==> inputs of job 1620 <==
==> flow/design.v <==
module CPU_6507(
	output [12:0] addr_bus,
	output reg [7:0] d_out,
	input [7:0] d_in,
	output reg wenb,
	input clk,
	input rstb,
	input rdy
);
reg [7:0] A;
reg [7:0] X;
reg [7:0] Y;
reg carry;
reg intr_disable;
reg overflow;
reg decimal;
reg [7:0] stack_ptr;
reg negative;
reg zero;
reg [15:0] PC;
reg [15:0] full_addr;
assign addr_bus = full_addr[12:0];
reg [7:0] addr_in_buff;
reg [7:0] I;
reg is_reset;
reg [3:0] phase;
wire [7:0] instr = phase == 1 ? d_in : I;
wire isNOP = instr == 8'hEA;
wire isLoadOrStore = instr[7:6] == 2'b10 && !isNOP && !(
		instr == 8'h90 ||
		instr == 8'hB0 ||
		instr[3:0] == 4'h8 ||
		instr[3:0] == 4'hA
	);
wire isLoad = isLoadOrStore && instr[5];
wire isStore = isLoadOrStore && !instr[5];
wire isJSR = instr == 8'h20;
wire isRTS = instr == 8'h60;
wire isRTI = instr == 8'h40;
wire isTransfer = instr == 8'h98 || instr == 8'hA8 || (instr[3:0] == 4'hA && instr[7:6] == 2'b10);
wire isBranch = instr[4:0] == 5'h10;
wire isJump = instr == 8'h4C || instr == 8'h6C;
wire isStack = ~instr[7] && instr[4:0] == 5'h08;
wire pull = instr[5];
wire isSpecial = (~instr[7] && instr[4:0] == 5'h18) || instr == 8'hB8 || instr == 8'hD8 || instr == 8'hF8;
wire isArith = !isLoadOrStore && !isNOP && !isTransfer && !isBranch && !isJump && !isTransfer && !isStack && !isSpecial;
wire isBreak = instr == 8'h00;
wire isImplied = instr[3:0] == 4'hA || instr[3:0] == 4'h8;
wire isImmediate = instr[4:0] == 5'h09 || instr[3:0] == 4'h02 || (instr[7] && ~instr[4] && instr[3:0] == 0); 
wire isIndexed = instr[4];
wire indexedByY = instr[3:0] == 4'h1 || instr[3:0] == 4'h9 || instr == 8'h96 || instr == 8'hB6 || instr == 8'hBE;
wire indexedIndirect = instr[4:0] == 5'h01;
wire indirectIndexed = instr[4:0] == 5'h11;
wire zeropage = (indexedIndirect || indirectIndexed || instr[3:2] == 2'b01) && !isImplied;
wire addr16 = !isImmediate && (instr[3:0] == 4'h9 || instr[3:2] == 2'b11 || instr == 8'h20) && !isImplied;
wire isCompare = (instr[7:5] == 3'b110 && instr[1:0] == 2'b01) || instr[3:0] == 4'h4 || instr[3:0] == 4'h0 || instr[3:0] == 4'hC;
wire isBit = instr == 8'h2C || instr == 8'h24;
wire [7:0] ALU_in1 = ~instr[0] && instr[3:0] != 4'hA && ~instr[7] ? d_in : (  
		instr[7] && instr[1:0] == 2'b00 ? (instr[5] ? X : Y) : (
		instr[7] && instr[1:0] == 2'b01 ? A : (
		(instr[7] && instr[1:0] == 2'b10 && instr != 8'hCA) || isBit ? d_in : (
		instr == 8'hCA ? X : (instr == 8'h88 ? Y : A)
	))));
wire [7:0] ALU_in2 = d_in;
wire [7:0] ALU_nin2 = ~d_in;
reg [8:0] ALU_res;
wire [7:0] ALU_sub = ALU_in1 - ALU_in2;
wire [7:0] ALU_sbc = ALU_sub - !carry;
wire [3:0] ALU_opsel = {instr[0], instr[7:5]};
wire [8:0] CMP_res = {1'b0, ALU_in1} + {1'b0, ALU_nin2} + 9'd1;
always @(*) begin
	case(ALU_opsel)
		0: ALU_res <= {ALU_in1, 1'b0};
		1: ALU_res <= {ALU_in1, carry};
		2: ALU_res <= {ALU_in1[0], 1'b0, ALU_in1[7:1]};
		3: ALU_res <= {ALU_in1[0], carry, ALU_in1[7:1]};
		4: ALU_res <= {carry, ALU_in1 - 1'b1};
		5: ALU_res <= {carry, ALU_in1};
		6: ALU_res <= instr == 8'hC8 ? {carry, ALU_in1 + 1'b1} : {carry, ALU_in1 - 1'b1};
		7: ALU_res <= {carry, ALU_in1 + 1'b1};
		8: ALU_res <= {carry, ALU_in1 | ALU_in2};
		9: ALU_res <= {carry, ALU_in1 & ALU_in2};
		10: ALU_res <= {carry, ALU_in1 ^ ALU_in2};
		11: ALU_res <= ALU_in1 + ALU_in2 + carry;
		12: ALU_res <= {carry, ALU_in1};
		13: ALU_res <= {carry, ALU_in1};
		14: ALU_res <= ALU_in1 + ALU_nin2 + 1'b1;
		15: ALU_res <= ALU_in1 + ALU_nin2 + carry;
	endcase
end
wire toA = !isLoadOrStore && !isCompare && (
		instr[3:0] == 4'h1 ||
		instr[3:0] == 4'h5 ||
		instr[3:0] == 4'h9 ||
		(instr[3:0] == 4'hA && ~instr[7]) ||
		instr[3:0] == 4'hD
	);
wire toY = instr == 8'hC8 || instr == 8'h88;
wire toX = instr == 8'hE8 || instr == 8'hCA;
wire toMem = (instr[3:0] == 4'hE || instr[3:0] == 4'h6) && !isLoadOrStore;
wire loadstoreTargetA = instr[1:0] == 2'b01;
wire loadstoreTargetX = instr[1:0] == 2'b10;
wire loadstoreTargetY = instr[1:0] == 2'b00;
wire [7:0] status_word = {negative, overflow, 1'b0, 1'b0, decimal, intr_disable, zero, carry};
reg should_branch;
always @(*) begin
	case(instr[7:5])
		0: should_branch <= negative == 1'b0;
		1: should_branch <= negative == 1'b1;
		2: should_branch <= overflow == 1'b0;
		3: should_branch <= overflow == 1'b1;
		4: should_branch <= carry == 1'b0;
		5: should_branch <= carry == 1'b1;
		6: should_branch <= zero == 1'b0;
		7: should_branch <= zero == 1'b1;
	endcase
end
wire [2:0] transfer_idx = {instr[1], instr[5:4]};
reg [7:0] transfer_source;
always @(*) begin
	case(transfer_idx)
		1: transfer_source <= Y;
		2: transfer_source <= A;
		4: transfer_source <= X;
		5: transfer_source <= X;
		6: transfer_source <= A;
		7: transfer_source <= stack_ptr;
		default: transfer_source <= A;
	endcase
end
always @(posedge clk) begin
	if(!rstb) begin
		d_out <= 8'h00;
		full_addr <= 16'h0000;
		phase <= 2;
		is_reset <= 1'b1;
		I <= 8'h00;  
		wenb <= 1'b1;
		carry <= 1'b0;
		addr_in_buff <= 8'h00;
		intr_disable <= 1'b1;
		overflow <= 1'b0;
		decimal <= 1'b0;
		stack_ptr <= 8'h00;
		negative <= 1'b0;
		A <= 8'h00;
		X <= 8'h00;
		Y <= 8'h00;
		zero <= 1'b1;
	end else if(rdy) begin
		phase <= phase + 1;
		if(phase == 0) begin
			wenb <= 1'b1;
			full_addr <= PC;
			PC <= PC + 1;
		end else if(phase == 1) begin
			I <= d_in;
			if(isNOP) begin
				phase <= 0;
			end else if(isStack) begin
				if(pull) begin
					full_addr <= {8'h01, stack_ptr + 1'b1};
					stack_ptr <= stack_ptr + 1'b1;
					wenb <= 1'b1;
					phase <= 4;
				end else begin
					full_addr <= {8'h01, stack_ptr};
					stack_ptr <= stack_ptr - 1'b1;
					wenb <= 1'b0;
					d_out <= instr[6] ? A : status_word;
					phase <= 0;
				end
			end else if(isSpecial) begin
				case(instr[7:5])
					0: carry <= 1'b0;
					1: carry <= 1'b1;
					2: intr_disable <= 1'b0;
					3: intr_disable <= 1'b1;
					5: overflow <= 1'b0;
					6: decimal <= 1'b0;
					7: decimal <= 1'b1;
				endcase
				phase <= 0;
			end else if(isRTS || isRTI) begin
				phase <= isRTS ? 14 : 13;
				full_addr <= {8'h01, stack_ptr + 1'b1};
				stack_ptr <= stack_ptr + 1;
				wenb <= 1'b1;
			end else if(isTransfer) begin
				case(transfer_idx)
					1: A <= transfer_source;
					2: Y <= transfer_source;
					4: A <= transfer_source;
					5: stack_ptr <= transfer_source;
					6: X <= transfer_source;
					7: X <= transfer_source;
				endcase
				if(transfer_idx != 5) begin
					negative <= transfer_source[7];
					zero <= transfer_source == 8'h00;
				end
				phase <= 0;
			end else begin
				if(isImmediate || isBranch) begin
					full_addr <= PC;
					PC <= PC + 1;
					phase <= 4;
				end
				if(zeropage || addr16 || isJump || isJSR) begin
					full_addr <= PC;
					PC <= PC + 1;
				end
			end
		end else if(phase == 2) begin
			if(isBreak) begin
				full_addr <= 16'hFFFC | (~is_reset << 1);
			end else begin
				if(zeropage) begin
					if(indexedIndirect) begin
						full_addr <= {8'h00, d_in + X};
						phase <= 8;
					end else if(indirectIndexed) begin
						full_addr <= {8'h00, d_in};
						phase <= 8;
					end else if(isIndexed) begin
						full_addr <= {8'h00, d_in + (indexedByY ? Y : X)};
						phase <= 4;
					end else begin
						full_addr <= {8'h00, d_in};
						phase <= 4;
					end
				end
				if(addr16 || isJump || isJSR) begin
					addr_in_buff <= d_in;
					full_addr <= PC;
					PC <= PC + 1;
					if(isJSR) begin
						phase <= 10;
					end
				end
			end
		end else if(phase == 3) begin
			if(isBreak) begin
				addr_in_buff <= d_in;
				full_addr <= full_addr | 1;
			end else if(addr16 || isJump) begin
				if(instr == 8'h6C) begin
					full_addr <= {d_in, addr_in_buff};
					phase <= 8;
				end else if(isIndexed) begin
					full_addr <= {d_in, addr_in_buff} + (indexedByY ? Y : X);
				end else begin
					full_addr <= {d_in, addr_in_buff};
				end
			end
		end else if(phase == 4) begin
			phase <= 0;
			if(isBreak) begin
				if(is_reset) begin
					PC <= {d_in, addr_in_buff};
				end else begin
					phase <= 10;
				end
				is_reset <= 1'b0;
			end else if(isStack) begin
				if(instr[6]) begin
					A <= d_in;
					negative <= d_in[7];
					zero <= d_in == 8'h00;
				end else begin
					negative <= d_in[7];
					overflow <= d_in[6];
					decimal <= d_in[3];
					intr_disable <= d_in[2];
					zero <= d_in[1];
					carry <= d_in[0];
				end
			end else if(isJump) begin
				PC <= full_addr;
			end else if(isBranch) begin
				if(should_branch) begin
					PC <= PC + {d_in[7], d_in[7], d_in[7], d_in[7], d_in[7], d_in[7], d_in[7], d_in[7], d_in};
				end
			end else if(isBit) begin
				negative <= ALU_in1[7];
				overflow <= ALU_in1[6];
				zero <= (A & d_in) == 8'h00;
			end else if(isLoadOrStore) begin
				if(isLoad) begin
					if(loadstoreTargetA) begin
						A <= d_in;
					end else if(loadstoreTargetX) begin
						X <= d_in;
					end else if(loadstoreTargetY) begin
						Y <= d_in;
					end
					negative <= d_in[7];
					zero <= d_in == 8'h00;
				end else if(isStore) begin
					if(loadstoreTargetA) begin
						d_out <= A;
					end else if(loadstoreTargetX) begin
						d_out <= X;
					end else if(loadstoreTargetY) begin
						d_out <= Y;
					end
					wenb <= 1'b0;
				end
			end else if(toMem) begin
				d_out <= ALU_res[7:0];
				wenb <= 1'b0;
				negative <= ALU_res[7];
				zero <= ALU_res[7:0] == 0;
				if(~instr[7]) begin
					carry <= ALU_res[8];
				end
			end else if(toA) begin
				A <= ALU_res[7:0];
				carry <= ALU_res[8];
				zero <= ALU_res[7:0] == 0;
				negative <= ALU_res[7];
				if(ALU_opsel == 4'd11 || ALU_opsel == 4'd15) begin
					overflow <= (ALU_in1[7] == (ALU_opsel == 4'd11 ? ALU_in2[7] : ALU_nin2[7])) && (ALU_res[7] != ALU_in1[7]);
				end
			end else if(toX) begin
				X <= ALU_res[7:0];
				zero <= ALU_res[7:0] == 0;
				negative <= ALU_res[7];
			end else if(toY) begin
				Y <= ALU_res[7:0];
				zero <= ALU_res[7:0] == 0;
				negative <= ALU_res[7];
			end else if(isCompare) begin
				carry <= CMP_res[8];
				zero <= CMP_res[7:0] == 0;
				negative <= CMP_res[7];
			end
		end else if(phase == 8) begin
			addr_in_buff <= d_in;
			full_addr <= {full_addr[15:8], full_addr[7:0] + 1'b1};
			wenb <= 1'b1;
		end else if(phase == 9) begin
			if(indirectIndexed) begin
				full_addr <= {d_in, addr_in_buff} + Y;
			end else begin
				full_addr <= {d_in, addr_in_buff};
			end
			phase <= 4;
		end else if(phase == 10) begin
			full_addr <= {8'h01, stack_ptr};
			d_out <= PC[15:8];
			PC[15:8] <= d_in;
			wenb <= 1'b0;
			stack_ptr <= stack_ptr - 1;
		end else if(phase == 11) begin
			full_addr <= {8'h01, stack_ptr};
			d_out <= PC[7:0];
			PC[7:0] <= addr_in_buff;
			wenb <= 1'b0;
			stack_ptr <= stack_ptr - 1;
			if(!isBreak) begin
				phase <= 0;
			end
		end else if(phase == 12) begin
			full_addr <= {8'h01, stack_ptr};
			d_out <= status_word;
			wenb <= 1'b0;
			stack_ptr <= stack_ptr - 1;
			phase <= 0;
			intr_disable <= 1'b1;
		end else if(phase == 13) begin
			negative <= d_in[7];
			overflow <= d_in[6];
			decimal <= d_in[3];
			intr_disable <= d_in[2];
			zero <= d_in[1];
			carry <= d_in[0];
			full_addr <= {8'h01, stack_ptr + 1'b1};
			stack_ptr <= stack_ptr + 1;
			wenb <= 1'b1;
		end else if(phase == 14) begin
			PC[7:0] <= d_in;
			full_addr <= {8'h01, stack_ptr + 1'b1};
			stack_ptr <= stack_ptr + 1;
			wenb <= 1'b1;
		end else if(phase == 15) begin
			PC[15:8] <= d_in;
			full_addr <= {8'h01, stack_ptr + 1'b1};
			wenb <= 1'b1;
			phase <= 0;
		end else begin
			phase <= 0;
		end
	end
end
endmodule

++++++++

## What the task asks:
Looking at the data above, write out exactly the lines that start at the one containing "negative <= transfer_source[7];" and end at the one containing "full_addr <= full_addr | 1;"; include both and nothing beyond.

## Written response:
					negative <= transfer_source[7];
					zero <= transfer_source == 8'h00;
				end
				phase <= 0;
			end else begin
				if(isImmediate || isBranch) begin
					full_addr <= PC;
					PC <= PC + 1;
					phase <= 4;
				end
				if(zeropage || addr16 || isJump || isJSR) begin
					full_addr <= PC;
					PC <= PC + 1;
				end
			end
		end else if(phase == 2) begin
			if(isBreak) begin
				full_addr <= 16'hFFFC | (~is_reset << 1);
			end else begin
				if(zeropage) begin
					if(indexedIndirect) begin
						full_addr <= {8'h00, d_in + X};
						phase <= 8;
					end else if(indirectIndexed) begin
						full_addr <= {8'h00, d_in};
						phase <= 8;
					end else if(isIndexed) begin
						full_addr <= {8'h00, d_in + (indexedByY ? Y : X)};
						phase <= 4;
					end else begin
						full_addr <= {8'h00, d_in};
						phase <= 4;
					end
				end
				if(addr16 || isJump || isJSR) begin
					addr_in_buff <= d_in;
					full_addr <= PC;
					PC <= PC + 1;
					if(isJSR) begin
						phase <= 10;
					end
				end
			end
		end else if(phase == 3) begin
			if(isBreak) begin
				addr_in_buff <= d_in;
				full_addr <= full_addr | 1;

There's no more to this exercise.